[src/rtl/fseq_pkg.sv]
package fseq_pkg;
    localparam int FSEQ_AW = 17;
    localparam int FSEQ_DW = 8;

    typedef enum logic [2:0] {
        FCMD_READ      = 3'd0,
        FCMD_PROG      = 3'd1,
        FCMD_ERASE_PG  = 3'd2,
        FCMD_ERASE_ALL = 3'd3,
        FCMD_ERASE_SCR = 3'd4
    } fl_cmd_e;

    // control register field positions
    localparam int CTL_SCR_BIT = 7;
    localparam int CTL_WM_HI   = 6;
    localparam int CTL_WM_LO   = 4;
    localparam int CTL_RM_HI   = 3;
    localparam int CTL_RM_LO   = 0;

    localparam logic [2:0] WMODE_PROG  = 3'b001;
    localparam logic [2:0] WMODE_ERASE = 3'b010;
    localparam logic [3:0] RMODE_FETCH = 4'b0001;
endpackage

[src/rtl/fseq_wr_decode.sv]
module fseq_wr_decode
    import fseq_pkg::*;
#(
    parameter int          AW           = FSEQ_AW,
    parameter int          DW           = FSEQ_DW,
    parameter int          PAGE_BYTES   = 1024,
    parameter int          SCR_BYTES    = 128,
    parameter logic [DW-1:0] ERASE_KEY  = 8'hA5,
    parameter logic [AW-1:0] ALL_ADDR   = 17'h1FBFE,
    parameter logic [AW-1:0] SCR_ALL    = 17'h400
) (
    input  logic          scr,
    input  logic [2:0]    wmode,
    input  logic [AW-1:0] addr,
    input  logic [DW-1:0] byte_in,
    output logic          go,
    output fl_cmd_e       cmd,
    output logic [AW-1:0] faddr
);
    localparam int          SCR_SPAN = 2 * SCR_BYTES;
    localparam logic [AW-1:0] PG_MASK  = ~AW'(PAGE_BYTES - 1);
    localparam logic [AW-1:0] SEC_MASK = ~AW'(SCR_BYTES - 1);

    logic scr_in_range;
    logic all_hit;

    assign scr_in_range = addr < AW'(SCR_SPAN);
    assign all_hit      = (addr[AW-1:1] == ALL_ADDR[AW-1:1]);

    always_comb begin
        go    = 1'b0;
        cmd   = FCMD_PROG;
        faddr = addr;
        if (wmode == WMODE_PROG) begin
            go = !scr || scr_in_range;
        end else if (wmode == WMODE_ERASE && byte_in == ERASE_KEY) begin
            if (scr) begin
                if (addr == SCR_ALL) begin
                    go  = 1'b1;
                    cmd = FCMD_ERASE_SCR;
                end else if (scr_in_range) begin
                    go    = 1'b1;
                    cmd   = FCMD_ERASE_PG;
                    faddr = addr & SEC_MASK;
                end
            end else if (all_hit) begin
                go    = 1'b1;
                cmd   = FCMD_ERASE_ALL;
                faddr = '0;
            end else begin
                go    = 1'b1;
                cmd   = FCMD_ERASE_PG;
                faddr = addr & PG_MASK;
            end
        end
    end
endmodule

++++

(GOAL OF THE EXERCISE) Set down, word for word, each line from the top of the records above through the line with "faddr = addr & SEC_MASK;".

(RESPONSE FOR THIS EXERCISE)
[src/rtl/fseq_pkg.sv]
package fseq_pkg;
    localparam int FSEQ_AW = 17;
    localparam int FSEQ_DW = 8;

    typedef enum logic [2:0] {
        FCMD_READ      = 3'd0,
        FCMD_PROG      = 3'd1,
        FCMD_ERASE_PG  = 3'd2,
        FCMD_ERASE_ALL = 3'd3,
        FCMD_ERASE_SCR = 3'd4
    } fl_cmd_e;

    // control register field positions
    localparam int CTL_SCR_BIT = 7;
    localparam int CTL_WM_HI   = 6;
    localparam int CTL_WM_LO   = 4;
    localparam int CTL_RM_HI   = 3;
    localparam int CTL_RM_LO   = 0;

    localparam logic [2:0] WMODE_PROG  = 3'b001;
    localparam logic [2:0] WMODE_ERASE = 3'b010;
    localparam logic [3:0] RMODE_FETCH = 4'b0001;
endpackage

[src/rtl/fseq_wr_decode.sv]
module fseq_wr_decode
    import fseq_pkg::*;
#(
    parameter int          AW           = FSEQ_AW,
    parameter int          DW           = FSEQ_DW,
    parameter int          PAGE_BYTES   = 1024,
    parameter int          SCR_BYTES    = 128,
    parameter logic [DW-1:0] ERASE_KEY  = 8'hA5,
    parameter logic [AW-1:0] ALL_ADDR   = 17'h1FBFE,
    parameter logic [AW-1:0] SCR_ALL    = 17'h400
) (
    input  logic          scr,
    input  logic [2:0]    wmode,
    input  logic [AW-1:0] addr,
    input  logic [DW-1:0] byte_in,
    output logic          go,
    output fl_cmd_e       cmd,
    output logic [AW-1:0] faddr
);
    localparam int          SCR_SPAN = 2 * SCR_BYTES;
    localparam logic [AW-1:0] PG_MASK  = ~AW'(PAGE_BYTES - 1);
    localparam logic [AW-1:0] SEC_MASK = ~AW'(SCR_BYTES - 1);

    logic scr_in_range;
    logic all_hit;

    assign scr_in_range = addr < AW'(SCR_SPAN);
    assign all_hit      = (addr[AW-1:1] == ALL_ADDR[AW-1:1]);

    always_comb begin
        go    = 1'b0;
        cmd   = FCMD_PROG;
        faddr = addr;
        if (wmode == WMODE_PROG) begin
            go = !scr || scr_in_range;
        end else if (wmode == WMODE_ERASE && byte_in == ERASE_KEY) begin
            if (scr) begin
                if (addr == SCR_ALL) begin
                    go  = 1'b1;
                    cmd = FCMD_ERASE_SCR;
                end else if (scr_in_range) begin
                    go    = 1'b1;
                    cmd   = FCMD_ERASE_PG;
                    faddr = addr & SEC_MASK;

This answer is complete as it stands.